Check each line below for the word "over", and copy those that have it.

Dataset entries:
=== Section Start ===

**src/rtl/etc_pkg.sv**
```systemverilog
// Shared types, constants and helpers for the epoch seconds to calendar converter.
package etc_pkg;

  // Configuration register indexes
  localparam int unsigned CFG_IDX_W = 4;
  localparam logic [CFG_IDX_W-1:0] REG_EPOCH_YEAR    = 4'd0;
  localparam logic [CFG_IDX_W-1:0] REG_EPOCH_WEEKDAY = 4'd1;
  localparam int unsigned CFG_DATA_W = 12;

  localparam logic [11:0] EPOCH_YEAR_RST    = 12'd1970;
  localparam logic [2:0]  EPOCH_WEEKDAY_RST = 3'd4;

  // Time-of-day split by reciprocal multiply: q = (x * RECIP) >> shift
  localparam logic [31:0] RECIP_60 = 32'h8888_8889;  // exact for any 32-bit x, shift 37
  localparam logic [31:0] RECIP_24 = 32'hAAAA_AAAB;  // exact for x below 2^21, shift 36
  localparam logic [6:0] SECS_PER_MIN  = 7'd60;
  localparam logic [6:0] MINS_PER_HOUR = 7'd60;
  localparam logic [6:0] HOURS_PER_DAY = 7'd24;

  localparam logic [15:0] DAYS_PER_YEAR = 16'd365;
  localparam logic [15:0] DAYS_PER_LEAP = 16'd366;
  localparam logic [11:0] YEARS_400     = 12'd400;
  localparam logic [11:0] YEARS_100     = 12'd100;
  localparam logic [8:0]  LAST_MOD400   = 9'd399;
  localparam logic [6:0]  LAST_MOD100   = 7'd99;
  localparam logic [3:0]  MON_FEB       = 4'd1;
  localparam logic [3:0]  MON_DEC       = 4'd11;
  localparam logic [4:0]  FEB_DAYS      = 5'd28;

  typedef enum logic [2:0] {
    ST_IDLE,
    ST_DIV,
    ST_MOD400,
    ST_MOD100,
    ST_YEAR,
    ST_MONTH,
    ST_FINISH
  } etc_state_e;

  typedef enum logic [1:0] {
    PASS_SEC,
    PASS_MIN,
    PASS_HOUR
  } etc_pass_e;

  // Days in a month of a common year, month 0 is January
  function automatic logic [4:0] month_len(input logic [3:0] mon);
    logic [4:0] len;
    case (mon)
      4'd1:                     len = FEB_DAYS;
      4'd3, 4'd5, 4'd8, 4'd10:  len = 5'd30;
      default:                  len = 5'd31;
    endcase
    return len;
  endfunction

  // Reduce a 6-bit value modulo 7
  function automatic logic [2:0] mod7(input logic [5:0] v);
    logic [5:0] r;
    r = v;
    if (r >= 6'd56) r = r - 6'd56;
    if (r >= 6'd28) r = r - 6'd28;
    if (r >= 6'd14) r = r - 6'd14;
    if (r >= 6'd7)  r = r - 6'd7;
    return r[2:0];
  endfunction

endpackage

```
**src/rtl/etc_intf.sv**
```systemverilog
// Handshake channel interfaces: time input, calendar result, configuration write.
interface etc_in_if;
  logic        valid;
  logic        ready;
  logic [31:0] time_seconds;
  modport source (output valid, output time_seconds, input ready);
  modport sink   (input valid, input time_seconds, output ready);
endinterface

interface etc_res_if;
  logic       valid;
  logic       ready;
  logic [5:0] seconds;
  logic [5:0] minutes;
  logic [4:0] hours;
  logic [2:0] weekday;
  logic [6:0] year_two_digit;
  logic [3:0] month_number;
  logic [4:0] day_of_month;
  modport source (output valid, output seconds, output minutes, output hours,
                  output weekday, output year_two_digit, output month_number,
                  output day_of_month, input ready);
  modport sink   (input valid, input seconds, input minutes, input hours,
                  input weekday, input year_two_digit, input month_number,
                  input day_of_month, output ready);
endinterface

interface etc_cfg_if;
  logic        valid;
  logic        ready;
  logic [3:0]  index;
  logic [11:0] data;
  modport source (output valid, output index, output data, input ready);
  modport sink   (input valid, input index, input data, output ready);
endinterface

```
**src/rtl/epoch_seconds_to_calendar_core.sv**
```systemverilog
// Sequence per input beat: the time-of-day split (multiply, then fix-up, for each of the
// seconds, minutes and hours passes), reduction of the epoch year mod 400 and mod 100 by
// repeated subtraction, a walk over the years, then over the months, then the result load.
// One beat in flight; the next is taken the cycle after the result load, and a result
// held by a stalled sink keeps the sequencer waiting. Reset (async, active low) clears
// sequencer and result valid, loads epoch 1970 / weekday 4. Config writes always accepted.
module epoch_seconds_to_calendar_core
  import etc_pkg::*;
(
  input  logic            clk_i,
  input  logic            rst_ni,
  etc_in_if.sink          in_i,
  etc_res_if.source       res_o,
  etc_cfg_if.sink         cfg_i
);

  // Configuration registers
  logic [11:0] epoch_year_q;
  logic [2:0]  epoch_weekday_q;

  assign cfg_i.ready = 1'b1;

  always_ff @(posedge clk_i or negedge rst_ni) begin
    if (!rst_ni) begin
      epoch_year_q    <= EPOCH_YEAR_RST;
      epoch_weekday_q <= EPOCH_WEEKDAY_RST;
    end else if (cfg_i.valid) begin
      case (cfg_i.index)
        REG_EPOCH_YEAR:    epoch_year_q    <= cfg_i.data;
        REG_EPOCH_WEEKDAY: epoch_weekday_q <= cfg_i.data[2:0];
        default: ;  // unmapped index: dropped
      endcase
    end
  end

  // Sequencer and datapath
  etc_state_e  state_q, state_d;
  etc_pass_e   pass_q, pass_d;
  logic        mul_done_q, mul_done_d;  // product of this pass sits in prod_q
  logic [31:0] quo_q, quo_d;       // dividend of the current pass
  logic [63:0] prod_q, prod_d;     // dividend times reciprocal
  logic [5:0]  sec_q, sec_d;
  logic [5:0]  min_q, min_d;
  logic [4:0]  hour_q, hour_d;
  logic [15:0] days_q, days_d;     // days left to place
  logic [11:0] yr_q, yr_d;         // scratch for epoch year mod 400 / mod 100
  logic [8:0]  m400_q, m400_d;     // current year mod 400
  logic [6:0]  m100_q, m100_d;     // current year mod 100
  logic [2:0]  wd_q, wd_d;         // weekday of the first day still unplaced
  logic [3:0]  mon_q, mon_d;       // 0-based month

  // Result register
  logic        out_valid_q, out_valid_d;
  logic        out_load;
  logic [5:0]  out_sec_q;
  logic [5:0]  out_min_q;
  logic [4:0]  out_hour_q;
  logic [2:0]  out_wday_q;
  logic [6:0]  out_year_q;
  logic [3:0]  out_mon_q;
  logic [4:0]  out_day_q;

  // Shared divide-by-constant unit
  logic [31:0] div_rcp;
  logic [6:0]  div_dvs;
  logic [31:0] div_quo;
  logic [31:0] div_rem_w;
  logic [5:0]  div_rem;

  logic        leap;
  logic [4:0]  mlen;

  always_comb begin
    case (pass_q)
      PASS_SEC: begin
        div_dvs = SECS_PER_MIN;
        div_rcp = RECIP_60;
      end
      PASS_MIN: begin
        div_dvs = MINS_PER_HOUR;
        div_rcp = RECIP_60;
      end
      PASS_HOUR: begin
        div_dvs = HOURS_PER_DAY;
        div_rcp = RECIP_24;
      end
      default: begin
        div_dvs = SECS_PER_MIN;
        div_rcp = RECIP_60;
      end
    endcase
    // quotient from the registered product, remainder by back-multiply
    div_quo   = (pass_q == PASS_HOUR) ? {4'd0, prod_q[63:36]} : {5'd0, prod_q[63:37]};
    div_rem_w = quo_q - (div_quo * {25'd0, div_dvs});
    div_rem   = div_rem_w[5:0];
  end

  // Gregorian rule on the tracked residues; 400 is a multiple of 4
  assign leap = (m400_q == 9'd0) || ((m100_q != 7'd0) && (m400_q[1:0] == 2'd0));
  assign mlen = month_len(mon_q) + 5'((mon_q == MON_FEB) && leap);

  assign in_i.ready = (state_q == ST_IDLE);

  always_comb begin
    state_d     = state_q;
    pass_d      = pass_q;
    mul_done_d  = mul_done_q;
    quo_d       = quo_q;
    prod_d      = prod_q;
    sec_d       = sec_q;
    min_d       = min_q;
    hour_d      = hour_q;
    days_d      = days_q;
    yr_d        = yr_q;
    m400_d      = m400_q;
    m100_d      = m100_q;
    wd_d        = wd_q;
    mon_d       = mon_q;
    out_load    = 1'b0;
    out_valid_d = out_valid_q && !res_o.ready;

    case (state_q)
      ST_IDLE: begin
        if (in_i.valid) begin
          quo_d      = in_i.time_seconds;
          mul_done_d = 1'b0;
          pass_d     = PASS_SEC;
          state_d    = ST_DIV;
        end
      end

      ST_DIV: begin
        if (!mul_done_q) begin
          prod_d     = {32'd0, quo_q} * {32'd0, div_rcp};
          mul_done_d = 1'b1;
        end else begin
          mul_done_d = 1'b0;
          case (pass_q)
            PASS_SEC: begin
              sec_d  = div_rem;
              quo_d  = div_quo;
              pass_d = PASS_MIN;
            end
            PASS_MIN: begin
              min_d  = div_rem;
              quo_d  = div_quo;
              pass_d = PASS_HOUR;
            end
            default: begin
              hour_d  = div_rem[4:0];
              days_d  = div_quo[15:0];
              yr_d    = epoch_year_q;
              wd_d    = (epoch_weekday_q == 3'd7) ? 3'd0 : epoch_weekday_q;
              state_d = ST_MOD400;
            end
          endcase
        end
      end

      ST_MOD400: begin
        if (yr_q >= YEARS_400) begin
          yr_d = yr_q - YEARS_400;
        end else begin
          m400_d  = yr_q[8:0];
          state_d = ST_MOD100;
        end
      end

      ST_MOD100: begin
        if (yr_q >= YEARS_100) begin
          yr_d = yr_q - YEARS_100;
        end else begin
          m100_d  = yr_q[6:0];
          state_d = ST_YEAR;
        end
      end

      ST_YEAR: begin
        // Last day of a leap year stays in that year
        if ((days_q >= DAYS_PER_YEAR) && !(leap && (days_q == DAYS_PER_YEAR))) begin
          days_d = days_q - (leap ? DAYS_PER_LEAP : DAYS_PER_YEAR);
          wd_d   = mod7({3'd0, wd_q} + (leap ? 6'd2 : 6'd1));
          m400_d = (m400_q == LAST_MOD400) ? 9'd0 : m400_q + 9'd1;
          m100_d = (m100_q == LAST_MOD100) ? 7'd0 : m100_q + 7'd1;
        end else begin
          mon_d   = '0;
          state_d = ST_MONTH;
        end
      end

      ST_MONTH: begin
        if ((mon_q < MON_DEC) && (days_q >= {11'd0, mlen})) begin
          days_d = days_q - {11'd0, mlen};
          wd_d   = mod7({3'd0, wd_q} + {1'b0, mlen});
          mon_d  = mon_q + 4'd1;
        end else begin
          state_d = ST_FINISH;
        end
      end

      ST_FINISH: begin
        if (!out_valid_q || res_o.ready) begin
          out_load    = 1'b1;
          out_valid_d = 1'b1;
          state_d     = ST_IDLE;
        end
      end

      default: state_d = ST_IDLE;
    endcase
  end

  always_ff @(posedge clk_i or negedge rst_ni) begin
    if (!rst_ni) begin
      state_q     <= ST_IDLE;
      pass_q      <= PASS_SEC;
      mul_done_q  <= 1'b0;
      out_valid_q <= 1'b0;
    end else begin
      state_q     <= state_d;
      pass_q      <= pass_d;
      mul_done_q  <= mul_done_d;
      out_valid_q <= out_valid_d;
    end
  end

  always_ff @(posedge clk_i) begin
    quo_q  <= quo_d;
    prod_q <= prod_d;
    sec_q  <= sec_d;
    min_q  <= min_d;
    hour_q <= hour_d;
    days_q <= days_d;
    yr_q   <= yr_d;
    m400_q <= m400_d;
    m100_q <= m100_d;
    wd_q   <= wd_d;
    mon_q  <= mon_d;
    if (out_load) begin
      out_sec_q  <= sec_q;
      out_min_q  <= min_q;
      out_hour_q <= hour_q;
      // remaining days are under 31 here
      out_wday_q <= mod7({3'd0, wd_q} + {1'b0, days_q[4:0]});
      out_year_q <= m100_q;
      out_mon_q  <= mon_q + 4'd1;
      out_day_q  <= days_q[4:0] + 5'd1;
    end
  end

  assign res_o.valid          = out_valid_q;
  assign res_o.seconds        = out_sec_q;
  assign res_o.minutes        = out_min_q;
  assign res_o.hours          = out_hour_q;
  assign res_o.weekday        = out_wday_q;
  assign res_o.year_two_digit = out_year_q;
  assign res_o.month_number   = out_mon_q;
  assign res_o.day_of_month   = out_day_q;

endmodule
```
**src/flat_wrapper.sv**
```systemverilog
// flat-port wrapper written by rule: the top's interface ports become plain ports
module epoch_seconds_to_calendar_core_flat import etc_pkg::*;
  (clk_i, rst_ni, in_i_valid, in_i_time_seconds, in_i_ready, res_o_valid, res_o_seconds, res_o_minutes, res_o_hours, res_o_weekday, res_o_year_two_digit, res_o_month_number, res_o_day_of_month, res_o_ready, cfg_i_valid, cfg_i_index, cfg_i_data, cfg_i_ready);
  etc_in_if in_i_i ();
  etc_res_if res_o_i ();
  etc_cfg_if cfg_i_i ();
  input  logic clk_i;
  input  logic rst_ni;
  input wire logic [$bits(in_i_i.valid)-1:0] in_i_valid;
  input wire logic [$bits(in_i_i.time_seconds)-1:0] in_i_time_seconds;
  output wire logic [$bits(in_i_i.ready)-1:0] in_i_ready;
  output wire logic [$bits(res_o_i.valid)-1:0] res_o_valid;
  output wire logic [$bits(res_o_i.seconds)-1:0] res_o_seconds;
  output wire logic [$bits(res_o_i.minutes)-1:0] res_o_minutes;
  output wire logic [$bits(res_o_i.hours)-1:0] res_o_hours;
  output wire logic [$bits(res_o_i.weekday)-1:0] res_o_weekday;
  output wire logic [$bits(res_o_i.year_two_digit)-1:0] res_o_year_two_digit;
  output wire logic [$bits(res_o_i.month_number)-1:0] res_o_month_number;
  output wire logic [$bits(res_o_i.day_of_month)-1:0] res_o_day_of_month;
  input wire logic [$bits(res_o_i.ready)-1:0] res_o_ready;
  input wire logic [$bits(cfg_i_i.valid)-1:0] cfg_i_valid;
  input wire logic [$bits(cfg_i_i.index)-1:0] cfg_i_index;
  input wire logic [$bits(cfg_i_i.data)-1:0] cfg_i_data;
  output wire logic [$bits(cfg_i_i.ready)-1:0] cfg_i_ready;
  assign in_i_i.valid = in_i_valid;
  assign in_i_i.time_seconds = in_i_time_seconds;
  assign in_i_ready = in_i_i.ready;
  assign res_o_valid = res_o_i.valid;
  assign res_o_seconds = res_o_i.seconds;
  assign res_o_minutes = res_o_i.minutes;
  assign res_o_hours = res_o_i.hours;
  assign res_o_weekday = res_o_i.weekday;
  assign res_o_year_two_digit = res_o_i.year_two_digit;
  assign res_o_month_number = res_o_i.month_number;
  assign res_o_day_of_month = res_o_i.day_of_month;
  assign res_o_i.ready = res_o_ready;
  assign cfg_i_i.valid = cfg_i_valid;
  assign cfg_i_i.index = cfg_i_index;
  assign cfg_i_i.data = cfg_i_data;
  assign cfg_i_ready = cfg_i_i.ready;
  epoch_seconds_to_calendar_core u_core (.clk_i(clk_i), .rst_ni(rst_ni), .in_i(in_i_i), .res_o(res_o_i), .cfg_i(cfg_i_i));
endmodule
```
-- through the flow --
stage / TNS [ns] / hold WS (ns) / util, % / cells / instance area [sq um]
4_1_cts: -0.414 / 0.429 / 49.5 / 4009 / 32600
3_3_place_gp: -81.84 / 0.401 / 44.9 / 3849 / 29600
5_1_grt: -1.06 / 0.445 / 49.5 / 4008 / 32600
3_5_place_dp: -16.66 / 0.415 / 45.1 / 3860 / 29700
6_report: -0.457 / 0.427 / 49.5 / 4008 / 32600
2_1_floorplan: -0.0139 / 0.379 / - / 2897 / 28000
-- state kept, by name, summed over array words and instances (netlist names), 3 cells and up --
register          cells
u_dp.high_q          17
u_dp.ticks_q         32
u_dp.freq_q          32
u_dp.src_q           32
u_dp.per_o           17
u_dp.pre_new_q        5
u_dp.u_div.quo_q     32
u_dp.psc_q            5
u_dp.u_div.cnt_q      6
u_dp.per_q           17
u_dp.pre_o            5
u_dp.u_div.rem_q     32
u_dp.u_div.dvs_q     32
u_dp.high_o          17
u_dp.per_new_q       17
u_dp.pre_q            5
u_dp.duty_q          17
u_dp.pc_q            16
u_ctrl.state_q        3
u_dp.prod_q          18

=== Section End ===

REPLY:
// repeated subtraction, a walk over the years, then over the months, then the result load.
-- state kept, by name, summed over array words and instances (netlist names), 3 cells and up --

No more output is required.